Inland dotterels form monogamous pairs when breeding, and both birds care for the young. May breed solitarily or in small colonies of up to six nests. Believed to breed at any time of the year if conditions are suitable, but generally breeding not well known, much data restricted to captive pairs. The nest is a shallow depression in bare ground, formed by the birds or taking advantage of a suitable natural depression. A clutch of three eggs is laid. The eggs are oval medium brown coloured with an irregular pattern of dark brown blotches, 3.7 cm x 2.7 cm.

=== Threats ===
In the inland dotterel's sparse desert habitat there are few significant threats. Foxes (Vulpes vulpes) have been observed predating eggs and young.
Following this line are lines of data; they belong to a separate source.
[config.mk]
export PLATFORM = sky130hd
export DESIGN_NAME = cam_axi_burst_writer
export DESIGN_NICKNAME = d
export VERILOG_FILES = /design/src/rtl/cam_axi_burst_writer.sv
export SDC_FILE = /design/constraint.sdc
export NUM_CORES = 1
export LEC_CHECK = 0
export ABC_AREA = 1
export BUFFER_PORTS_ARGS = -buffer_cell sky130_fd_sc_hd__buf_2
export CORE_MARGIN = 4
export CORE_UTILIZATION = 38
export CTS_CLUSTER_SIZE = 40
export DETAILED_ROUTE_END_ITERATION = 6
export GPL_TIMING_DRIVEN = 0
export PLACE_DENSITY = 0.76
export RECOVER_POWER = 50
export SLEW_MARGIN = 10
export SYNTH_ARGS = -nofsm -noshare
export SYNTH_HDL_FRONTEND = slang
export SYNTH_SLANG_ARGS = --single-unit
[constraint.sdc]
create_clock -name aclk -period 1.9 [get_ports aclk]
set_input_delay 0.19 -clock aclk [delete_from_list [all_inputs] [get_ports aclk]]
set_output_delay 0.19 -clock aclk [all_outputs]
set_load 0.005 [all_outputs]
[src/rtl/cam_axi_burst_writer.sv]
// cam_axi_burst_writer: drains a first-word-fall-through FIFO into one AXI4 INCR write burst per request.
// Optional macro CAM_AXI_BRESP_WAIT_EN: wait for the write response (RESP state) before signalling finish.
module cam_axi_burst_writer #(
    parameter int MEM_DATA_BITS = 64,
    parameter int ADDR_BITS     = 32,
    parameter int BURST_BITS    = 10
) (
    input  logic                       aclk,
    input  logic                       rst,
    input  logic                       wr_burst_req,
    input  logic [BURST_BITS-1:0]      wr_burst_len,
    input  logic [ADDR_BITS-1:0]       wr_burst_addr,
    output logic                       wr_burst_finish,
    input  logic [MEM_DATA_BITS-1:0]   fifo_dout,
    input  logic                       fifo_empty,
    output logic                       fifo_rd_en,
    output logic [ADDR_BITS-1:0]       awaddr,
    output logic [7:0]                 awlen,
    output logic [2:0]                 awsize,
    output logic [1:0]                 awburst,
    output logic                       awvalid,
    input  logic                       awready,
    output logic [MEM_DATA_BITS-1:0]   wdata,
    output logic [MEM_DATA_BITS/8-1:0] wstrb,
    output logic                       wlast,
    output logic                       wvalid,
    input  logic                       wready,
    input  logic                       bvalid,
    input  logic [1:0]                 bresp,
    output logic                       bready,
    output logic                       len_err
);

    typedef enum logic [2:0] {
        IDLE = 3'd0,
        ADDR = 3'd1,
        DATA = 3'd2,
`ifdef CAM_AXI_BRESP_WAIT_EN
        RESP = 3'd3,
`endif
        DONE = 3'd4
    } state_t;

    state_t               state, state_n;
    logic [ADDR_BITS-1:0] addr_q;
    logic [8:0]           len_q;
    logic [8:0]           len_m1;
    logic [8:0]           beat_cnt;
    logic [8:0]           req_len;
    logic                 len_over;
    logic                 beat_hs;

    // One AXI4 burst carries at most 256 beats; longer requests are clipped.
    function automatic logic [8:0] sat_len(input logic [BURST_BITS-1:0] len);
        logic [31:0] wide;
        wide = 32'(len);
        return (wide > 32'd256) ? 9'd256 : wide[8:0];
    endfunction

    assign req_len  = sat_len(wr_burst_len);
    assign len_over = (32'(wr_burst_len) > 32'd256);
    assign len_m1   = len_q - 9'd1;

    assign awaddr  = addr_q;
    assign awlen   = len_m1[7:0];
    assign awsize  = 3'd3;
    assign awburst = 2'b01;
    assign wstrb   = '1;
    assign wdata   = fifo_dout;

    assign awvalid         = (state == ADDR);
    assign wvalid          = (state == DATA) && !fifo_empty;
    assign wlast           = (state == DATA) && (beat_cnt == len_m1);
    assign beat_hs         = wvalid && wready;
    assign fifo_rd_en      = beat_hs && !rst;
    assign wr_burst_finish = (state == DONE);

    always_comb begin
        state_n = state;
        case (state)
            IDLE: begin
                if (wr_burst_req) begin
                    state_n = (req_len == 9'd0) ? DONE : ADDR;
                end
            end
            ADDR: begin
                if (awready) begin
                    state_n = DATA;
                end
            end
            DATA: begin
                if (beat_hs && wlast) begin
`ifdef CAM_AXI_BRESP_WAIT_EN
                    state_n = RESP;
`else
                    state_n = DONE;
`endif
                end
            end
`ifdef CAM_AXI_BRESP_WAIT_EN
            RESP: begin
                if (bvalid) begin
                    state_n = DONE;
                end
            end
`endif
            DONE:    state_n = IDLE;
            default: state_n = IDLE;
        endcase
    end

    always_ff @(posedge aclk) begin
        if (rst) begin
            state    <= IDLE;
            addr_q   <= '0;
            len_q    <= '0;
            beat_cnt <= '0;
            len_err  <= 1'b0;
        end else begin
            state <= state_n;
            if (state == IDLE && wr_burst_req) begin
                addr_q <= wr_burst_addr;
                len_q  <= req_len;
                if (len_over || req_len == 9'd0) begin
                    len_err <= 1'b1;
                end
            end
            if (beat_hs) begin
                beat_cnt <= wlast ? 9'd0 : beat_cnt + 9'd1;
            end
        end
    end

    // The response status never changes sequencing; it is deliberately left unused.
`ifdef CAM_AXI_BRESP_WAIT_EN
    logic unused_resp;
    assign bready      = (state == RESP);
    assign unused_resp = ^bresp;
`else
    // Response accepted unconditionally; held low only while in reset.
    logic bready_q;
    logic unused_resp;
    always_ff @(posedge aclk) begin
        if (rst) begin
            bready_q <= 1'b0;
        end else begin
            bready_q <= 1'b1;
        end
    end
    assign bready      = bready_q;
    assign unused_resp = ^{bvalid, bresp};
`endif

endmodule

==> results of run 1 <==
[state kept, by name, summed over array words and instances, names as in the netlist]
signal and flops:
len_q 9, state 3, awaddr 32, len_err 1, beat_cnt 9, bready 1
[per-stage QoR]
step / utilization / cell area, um^2 / cells
2_1_floorplan: - / 3190 / 465
3_3_place_gp: 0.521 / 4110 / 725
3_5_place_dp: 0.521 / 4110 / 725
4_1_cts: 0.540 / 4260 / 738
5_1_grt: 0.543 / 4280 / 741
6_report: 0.543 / 4280 / 741
[synth_stat cells, drive strengths merged (2+ instances only)]
library cell	n	area [um^2]
nand4	3	25.0
nand3	17	85.1
clkbuf	12	45.0
nand3b	2	15.0
inv	35	131
nor2	104	428
ha	2	25.0
dfxtp	55	1100
a21oi	16	83.8
nor3	2	10.0
xor2	5	43.8
buf	77	578
nand2	71	284
o21ai	43	215
nor3b	3	22.5
conb	2	7.51
[worst max-delay path: stages (launching register included)]
cell                      delay [ns]
sky130_fd_sc_hd__dfxtp_2        0.35
sky130_fd_sc_hd__inv_2          0.05
sky130_fd_sc_hd__ha_4           0.27
sky130_fd_sc_hd__nand2_1        0.06
sky130_fd_sc_hd__nand2_1        0.06
sky130_fd_sc_hd__nand3_1        0.06
sky130_fd_sc_hd__nor2_1         0.13
sky130_fd_sc_hd__nand3_1        0.10
sky130_fd_sc_hd__nor2_2         0.14
sky130_fd_sc_hd__nand3_2        0.08
sky130_fd_sc_hd__inv_2          0.08
sky130_fd_sc_hd__buf_6          0.09
[worst paths after layout]
kind	start	endpoint	slack (ns)	cells after the start
worst max-delay path	len_q[0]$_SDFFE_PP0P_	wlast	-0.07	11
worst min-delay path	wr_burst_addr[26]	awaddr[26]$_SDFFE_PP0P_	0.10	3
worst max register to register	len_q[0]$_SDFFE_PP0P_	beat_cnt[2]$_SDFFE_PP0P_	-0.01	12
worst min register to register	len_err$_SDFFE_PP0P_	len_err$_SDFFE_PP0P_	0.49	2
[logic make-up after synthesis]
| kind of cell | count (synthesis) | share of synthesized area |
|---|---|---|
| AO/OA/AOI/OAI | 60 | 0.0974 |
| other | 2 | 0.00239 |
| XOR/XNOR | 6 | 0.0211 |
| AND/OR/NAND/NOR | 204 | 0.280 |
| buffers and inverters | 125 | 0.241 |
| adder cells (fa/ha/maj) | 2 | 0.00795 |
| flip-flops | 55 | 0.350 |
[layer usage]
layer	part of all wire	routed length, um
met1	0.35	3230
met2	0.52	4850
met3	0.12	1140
met4	0.010	97
met5	0	0
[repair_timing]
| item | in CTS | in global routing |
|---|---|---|
| endpoints found under the hold margin | 0 | 0 |
| buffers inserted | 5 | 3 |
| setup endpoints to repair | 12 | 31 |
| gates resized for setup | 12 | 13 |
| pin swaps | 6 | 8 |
[cell type report]
type / count / share of cell area
multi-input cells: 285 / 0.324
clock inverters: 2 / 0.00292
flip-flops and latches: 55 / 0.259
well taps: 102 / 0.0298
clock buffers: 6 / 0.0169
repair buffers: 166 / 0.191
inverters: 36 / 0.0316
plain buffers: 89 / 0.146
[power breakdown]
part           internal [W]  total, W  switching [W]  leakage (nW)
combinational       0.00105   0.00249        0.00144          1.76
sequential          0.00150   0.00172       0.000221         0.455
clock              0.000259  0.000636       0.000377        0.0412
Black falcon (Falco subniger) and nankeen kestrel (Falco cenchroides) have been observed attacking adults.

=== Parasites ===
Two parasitic lice have been recorded on inland dotterel, Austromenopon sp. and Quadraceps neoaustralis.

==Conservation==
While there are no reliable estimates, it is believed the across its range the population is relatively large and stable. The conservation classification at the IUCN is least concern. It is not listed in any Australian Federal or State acts, but is listed as vulnerable on the Victorian governments advisory list of threatened vertebrate fauna.